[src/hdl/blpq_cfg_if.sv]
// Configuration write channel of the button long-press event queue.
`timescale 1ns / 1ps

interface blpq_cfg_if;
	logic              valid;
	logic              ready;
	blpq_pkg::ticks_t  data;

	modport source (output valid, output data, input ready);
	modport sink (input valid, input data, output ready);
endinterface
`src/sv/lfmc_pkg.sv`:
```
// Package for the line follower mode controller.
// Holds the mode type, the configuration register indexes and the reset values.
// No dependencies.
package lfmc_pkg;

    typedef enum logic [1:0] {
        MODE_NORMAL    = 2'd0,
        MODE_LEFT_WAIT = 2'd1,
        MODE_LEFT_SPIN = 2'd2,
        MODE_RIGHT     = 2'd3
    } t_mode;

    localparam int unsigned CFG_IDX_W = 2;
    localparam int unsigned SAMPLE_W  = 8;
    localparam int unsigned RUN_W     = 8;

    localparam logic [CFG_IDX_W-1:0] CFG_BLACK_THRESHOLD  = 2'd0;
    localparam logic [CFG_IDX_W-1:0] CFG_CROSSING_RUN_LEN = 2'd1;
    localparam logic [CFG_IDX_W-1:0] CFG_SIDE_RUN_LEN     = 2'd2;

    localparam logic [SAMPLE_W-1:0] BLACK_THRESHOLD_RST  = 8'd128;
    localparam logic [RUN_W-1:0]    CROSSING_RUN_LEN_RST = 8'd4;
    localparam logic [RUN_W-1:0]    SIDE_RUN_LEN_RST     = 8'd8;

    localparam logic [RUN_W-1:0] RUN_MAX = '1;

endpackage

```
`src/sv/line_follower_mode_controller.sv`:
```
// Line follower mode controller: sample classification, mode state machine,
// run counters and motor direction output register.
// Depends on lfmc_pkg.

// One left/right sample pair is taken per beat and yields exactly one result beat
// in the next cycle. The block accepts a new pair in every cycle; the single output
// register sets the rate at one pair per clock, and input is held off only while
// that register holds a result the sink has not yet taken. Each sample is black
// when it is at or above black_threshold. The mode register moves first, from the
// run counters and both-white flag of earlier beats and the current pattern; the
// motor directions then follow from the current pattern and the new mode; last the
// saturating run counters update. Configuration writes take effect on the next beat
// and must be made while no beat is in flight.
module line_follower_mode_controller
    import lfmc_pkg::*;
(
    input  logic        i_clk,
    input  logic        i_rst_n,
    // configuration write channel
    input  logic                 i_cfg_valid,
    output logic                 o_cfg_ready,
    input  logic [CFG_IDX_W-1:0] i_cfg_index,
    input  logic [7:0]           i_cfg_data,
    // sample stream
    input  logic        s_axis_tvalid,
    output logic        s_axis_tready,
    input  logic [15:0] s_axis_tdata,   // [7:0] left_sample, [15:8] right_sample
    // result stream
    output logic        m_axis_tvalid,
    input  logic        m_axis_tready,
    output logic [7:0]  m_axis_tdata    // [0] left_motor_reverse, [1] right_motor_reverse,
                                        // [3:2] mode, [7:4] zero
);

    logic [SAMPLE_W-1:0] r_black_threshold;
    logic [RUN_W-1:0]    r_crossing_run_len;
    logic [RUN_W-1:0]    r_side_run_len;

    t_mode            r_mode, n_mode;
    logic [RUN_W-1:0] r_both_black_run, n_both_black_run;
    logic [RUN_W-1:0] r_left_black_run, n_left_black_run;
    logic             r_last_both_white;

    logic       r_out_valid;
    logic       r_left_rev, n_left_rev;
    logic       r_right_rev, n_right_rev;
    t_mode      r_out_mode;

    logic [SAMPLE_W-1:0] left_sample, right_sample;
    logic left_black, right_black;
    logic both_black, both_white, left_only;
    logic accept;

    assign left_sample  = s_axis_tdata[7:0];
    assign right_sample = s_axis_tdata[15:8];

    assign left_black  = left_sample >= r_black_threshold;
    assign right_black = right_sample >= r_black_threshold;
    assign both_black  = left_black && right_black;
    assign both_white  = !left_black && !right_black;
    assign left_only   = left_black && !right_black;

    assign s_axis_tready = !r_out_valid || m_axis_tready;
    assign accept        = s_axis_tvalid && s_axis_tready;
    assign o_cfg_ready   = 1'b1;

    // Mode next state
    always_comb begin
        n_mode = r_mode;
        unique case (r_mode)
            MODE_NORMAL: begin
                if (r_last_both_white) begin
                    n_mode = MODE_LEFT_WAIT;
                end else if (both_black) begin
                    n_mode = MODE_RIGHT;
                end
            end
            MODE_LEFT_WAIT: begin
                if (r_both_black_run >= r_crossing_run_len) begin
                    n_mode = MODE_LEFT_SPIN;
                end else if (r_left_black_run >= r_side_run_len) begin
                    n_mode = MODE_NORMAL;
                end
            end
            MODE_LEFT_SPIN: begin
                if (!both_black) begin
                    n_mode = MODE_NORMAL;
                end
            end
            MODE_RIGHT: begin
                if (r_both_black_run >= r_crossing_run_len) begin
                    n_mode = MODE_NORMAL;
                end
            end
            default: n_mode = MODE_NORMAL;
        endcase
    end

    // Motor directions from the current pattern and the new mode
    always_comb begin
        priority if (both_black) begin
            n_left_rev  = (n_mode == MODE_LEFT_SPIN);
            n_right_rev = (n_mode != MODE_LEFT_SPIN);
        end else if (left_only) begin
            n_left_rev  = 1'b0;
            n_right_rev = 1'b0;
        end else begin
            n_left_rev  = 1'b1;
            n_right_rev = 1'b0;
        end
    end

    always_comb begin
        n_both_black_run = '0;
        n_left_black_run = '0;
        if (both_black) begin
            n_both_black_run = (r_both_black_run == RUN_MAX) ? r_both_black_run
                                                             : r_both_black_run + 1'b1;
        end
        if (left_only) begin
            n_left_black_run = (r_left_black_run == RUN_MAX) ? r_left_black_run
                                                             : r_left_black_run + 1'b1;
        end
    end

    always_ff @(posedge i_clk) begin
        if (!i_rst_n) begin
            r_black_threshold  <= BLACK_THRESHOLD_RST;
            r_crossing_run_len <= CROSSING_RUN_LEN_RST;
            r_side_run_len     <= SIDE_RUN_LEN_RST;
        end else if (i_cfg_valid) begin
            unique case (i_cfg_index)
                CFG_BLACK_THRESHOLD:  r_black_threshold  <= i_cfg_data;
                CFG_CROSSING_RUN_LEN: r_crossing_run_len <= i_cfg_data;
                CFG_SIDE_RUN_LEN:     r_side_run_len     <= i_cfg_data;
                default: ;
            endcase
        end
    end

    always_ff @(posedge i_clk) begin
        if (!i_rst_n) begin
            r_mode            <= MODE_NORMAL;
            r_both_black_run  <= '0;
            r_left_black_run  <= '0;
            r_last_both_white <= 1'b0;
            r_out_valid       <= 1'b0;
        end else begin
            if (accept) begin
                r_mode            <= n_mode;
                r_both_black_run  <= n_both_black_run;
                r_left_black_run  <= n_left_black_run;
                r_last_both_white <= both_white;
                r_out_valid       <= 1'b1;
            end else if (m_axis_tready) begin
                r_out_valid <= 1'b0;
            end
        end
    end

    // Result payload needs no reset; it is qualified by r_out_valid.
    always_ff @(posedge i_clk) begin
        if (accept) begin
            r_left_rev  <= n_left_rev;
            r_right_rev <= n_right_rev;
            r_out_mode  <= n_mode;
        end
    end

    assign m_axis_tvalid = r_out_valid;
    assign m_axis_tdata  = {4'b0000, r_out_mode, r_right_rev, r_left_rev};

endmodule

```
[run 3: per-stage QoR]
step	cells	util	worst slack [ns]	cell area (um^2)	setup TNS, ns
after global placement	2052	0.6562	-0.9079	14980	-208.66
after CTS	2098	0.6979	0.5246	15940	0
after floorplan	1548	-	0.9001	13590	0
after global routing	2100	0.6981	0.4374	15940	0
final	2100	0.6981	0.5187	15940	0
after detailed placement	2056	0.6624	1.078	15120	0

■ **YOUR TASK**
The whole of the material should be restated word for word.

■ **EXERCISE RESULT**
[src/hdl/blpq_cfg_if.sv]
// Configuration write channel of the button long-press event queue.
`timescale 1ns / 1ps

interface blpq_cfg_if;
	logic              valid;
	logic              ready;
	blpq_pkg::ticks_t  data;

	modport source (output valid, output data, input ready);
	modport sink (input valid, input data, output ready);
endinterface
`src/sv/lfmc_pkg.sv`:
```
// Package for the line follower mode controller.
// Holds the mode type, the configuration register indexes and the reset values.
// No dependencies.
package lfmc_pkg;

    typedef enum logic [1:0] {
        MODE_NORMAL    = 2'd0,
        MODE_LEFT_WAIT = 2'd1,
        MODE_LEFT_SPIN = 2'd2,
        MODE_RIGHT     = 2'd3
    } t_mode;

    localparam int unsigned CFG_IDX_W = 2;
    localparam int unsigned SAMPLE_W  = 8;
    localparam int unsigned RUN_W     = 8;

    localparam logic [CFG_IDX_W-1:0] CFG_BLACK_THRESHOLD  = 2'd0;
    localparam logic [CFG_IDX_W-1:0] CFG_CROSSING_RUN_LEN = 2'd1;
    localparam logic [CFG_IDX_W-1:0] CFG_SIDE_RUN_LEN     = 2'd2;

    localparam logic [SAMPLE_W-1:0] BLACK_THRESHOLD_RST  = 8'd128;
    localparam logic [RUN_W-1:0]    CROSSING_RUN_LEN_RST = 8'd4;
    localparam logic [RUN_W-1:0]    SIDE_RUN_LEN_RST     = 8'd8;

    localparam logic [RUN_W-1:0] RUN_MAX = '1;

endpackage

```
`src/sv/line_follower_mode_controller.sv`:
```
// Line follower mode controller: sample classification, mode state machine,
// run counters and motor direction output register.
// Depends on lfmc_pkg.

// One left/right sample pair is taken per beat and yields exactly one result beat
// in the next cycle. The block accepts a new pair in every cycle; the single output
// register sets the rate at one pair per clock, and input is held off only while
// that register holds a result the sink has not yet taken. Each sample is black
// when it is at or above black_threshold. The mode register moves first, from the
// run counters and both-white flag of earlier beats and the current pattern; the
// motor directions then follow from the current pattern and the new mode; last the
// saturating run counters update. Configuration writes take effect on the next beat
// and must be made while no beat is in flight.
module line_follower_mode_controller
    import lfmc_pkg::*;
(
    input  logic        i_clk,
    input  logic        i_rst_n,
    // configuration write channel
    input  logic                 i_cfg_valid,
    output logic                 o_cfg_ready,
    input  logic [CFG_IDX_W-1:0] i_cfg_index,
    input  logic [7:0]           i_cfg_data,
    // sample stream
    input  logic        s_axis_tvalid,
    output logic        s_axis_tready,
    input  logic [15:0] s_axis_tdata,   // [7:0] left_sample, [15:8] right_sample
    // result stream
    output logic        m_axis_tvalid,
    input  logic        m_axis_tready,
    output logic [7:0]  m_axis_tdata    // [0] left_motor_reverse, [1] right_motor_reverse,
                                        // [3:2] mode, [7:4] zero
);

    logic [SAMPLE_W-1:0] r_black_threshold;
    logic [RUN_W-1:0]    r_crossing_run_len;
    logic [RUN_W-1:0]    r_side_run_len;

    t_mode            r_mode, n_mode;
    logic [RUN_W-1:0] r_both_black_run, n_both_black_run;
    logic [RUN_W-1:0] r_left_black_run, n_left_black_run;
    logic             r_last_both_white;

    logic       r_out_valid;
    logic       r_left_rev, n_left_rev;
    logic       r_right_rev, n_right_rev;
    t_mode      r_out_mode;

    logic [SAMPLE_W-1:0] left_sample, right_sample;
    logic left_black, right_black;
    logic both_black, both_white, left_only;
    logic accept;

    assign left_sample  = s_axis_tdata[7:0];
    assign right_sample = s_axis_tdata[15:8];

    assign left_black  = left_sample >= r_black_threshold;
    assign right_black = right_sample >= r_black_threshold;
    assign both_black  = left_black && right_black;
    assign both_white  = !left_black && !right_black;
    assign left_only   = left_black && !right_black;

    assign s_axis_tready = !r_out_valid || m_axis_tready;
    assign accept        = s_axis_tvalid && s_axis_tready;
    assign o_cfg_ready   = 1'b1;

    // Mode next state
    always_comb begin
        n_mode = r_mode;
        unique case (r_mode)
            MODE_NORMAL: begin
                if (r_last_both_white) begin
                    n_mode = MODE_LEFT_WAIT;
                end else if (both_black) begin
                    n_mode = MODE_RIGHT;
                end
            end
            MODE_LEFT_WAIT: begin
                if (r_both_black_run >= r_crossing_run_len) begin
                    n_mode = MODE_LEFT_SPIN;
                end else if (r_left_black_run >= r_side_run_len) begin
                    n_mode = MODE_NORMAL;
                end
            end
            MODE_LEFT_SPIN: begin
                if (!both_black) begin
                    n_mode = MODE_NORMAL;
                end
            end
            MODE_RIGHT: begin
                if (r_both_black_run >= r_crossing_run_len) begin
                    n_mode = MODE_NORMAL;
                end
            end
            default: n_mode = MODE_NORMAL;
        endcase
    end

    // Motor directions from the current pattern and the new mode
    always_comb begin
        priority if (both_black) begin
            n_left_rev  = (n_mode == MODE_LEFT_SPIN);
            n_right_rev = (n_mode != MODE_LEFT_SPIN);
        end else if (left_only) begin
            n_left_rev  = 1'b0;
            n_right_rev = 1'b0;
        end else begin
            n_left_rev  = 1'b1;
            n_right_rev = 1'b0;
        end
    end

    always_comb begin
        n_both_black_run = '0;
        n_left_black_run = '0;
        if (both_black) begin
            n_both_black_run = (r_both_black_run == RUN_MAX) ? r_both_black_run
                                                             : r_both_black_run + 1'b1;
        end
        if (left_only) begin
            n_left_black_run = (r_left_black_run == RUN_MAX) ? r_left_black_run
                                                             : r_left_black_run + 1'b1;
        end
    end

    always_ff @(posedge i_clk) begin
        if (!i_rst_n) begin
            r_black_threshold  <= BLACK_THRESHOLD_RST;
            r_crossing_run_len <= CROSSING_RUN_LEN_RST;
            r_side_run_len     <= SIDE_RUN_LEN_RST;
        end else if (i_cfg_valid) begin
            unique case (i_cfg_index)
                CFG_BLACK_THRESHOLD:  r_black_threshold  <= i_cfg_data;
                CFG_CROSSING_RUN_LEN: r_crossing_run_len <= i_cfg_data;
                CFG_SIDE_RUN_LEN:     r_side_run_len     <= i_cfg_data;
                default: ;
            endcase
        end
    end

    always_ff @(posedge i_clk) begin
        if (!i_rst_n) begin
            r_mode            <= MODE_NORMAL;
            r_both_black_run  <= '0;
            r_left_black_run  <= '0;
            r_last_both_white <= 1'b0;
            r_out_valid       <= 1'b0;
        end else begin
            if (accept) begin
                r_mode            <= n_mode;
                r_both_black_run  <= n_both_black_run;
                r_left_black_run  <= n_left_black_run;
                r_last_both_white <= both_white;
                r_out_valid       <= 1'b1;
            end else if (m_axis_tready) begin
                r_out_valid <= 1'b0;
            end
        end
    end

    // Result payload needs no reset; it is qualified by r_out_valid.
    always_ff @(posedge i_clk) begin
        if (accept) begin
            r_left_rev  <= n_left_rev;
            r_right_rev <= n_right_rev;
            r_out_mode  <= n_mode;
        end
    end

    assign m_axis_tvalid = r_out_valid;
    assign m_axis_tdata  = {4'b0000, r_out_mode, r_right_rev, r_left_rev};

endmodule

```
[run 3: per-stage QoR]
step	cells	util	worst slack [ns]	cell area (um^2)	setup TNS, ns
after global placement	2052	0.6562	-0.9079	14980	-208.66
after CTS	2098	0.6979	0.5246	15940	0
after floorplan	1548	-	0.9001	13590	0
after global routing	2100	0.6981	0.4374	15940	0
final	2100	0.6981	0.5187	15940	0
after detailed placement	2056	0.6624	1.078	15120	0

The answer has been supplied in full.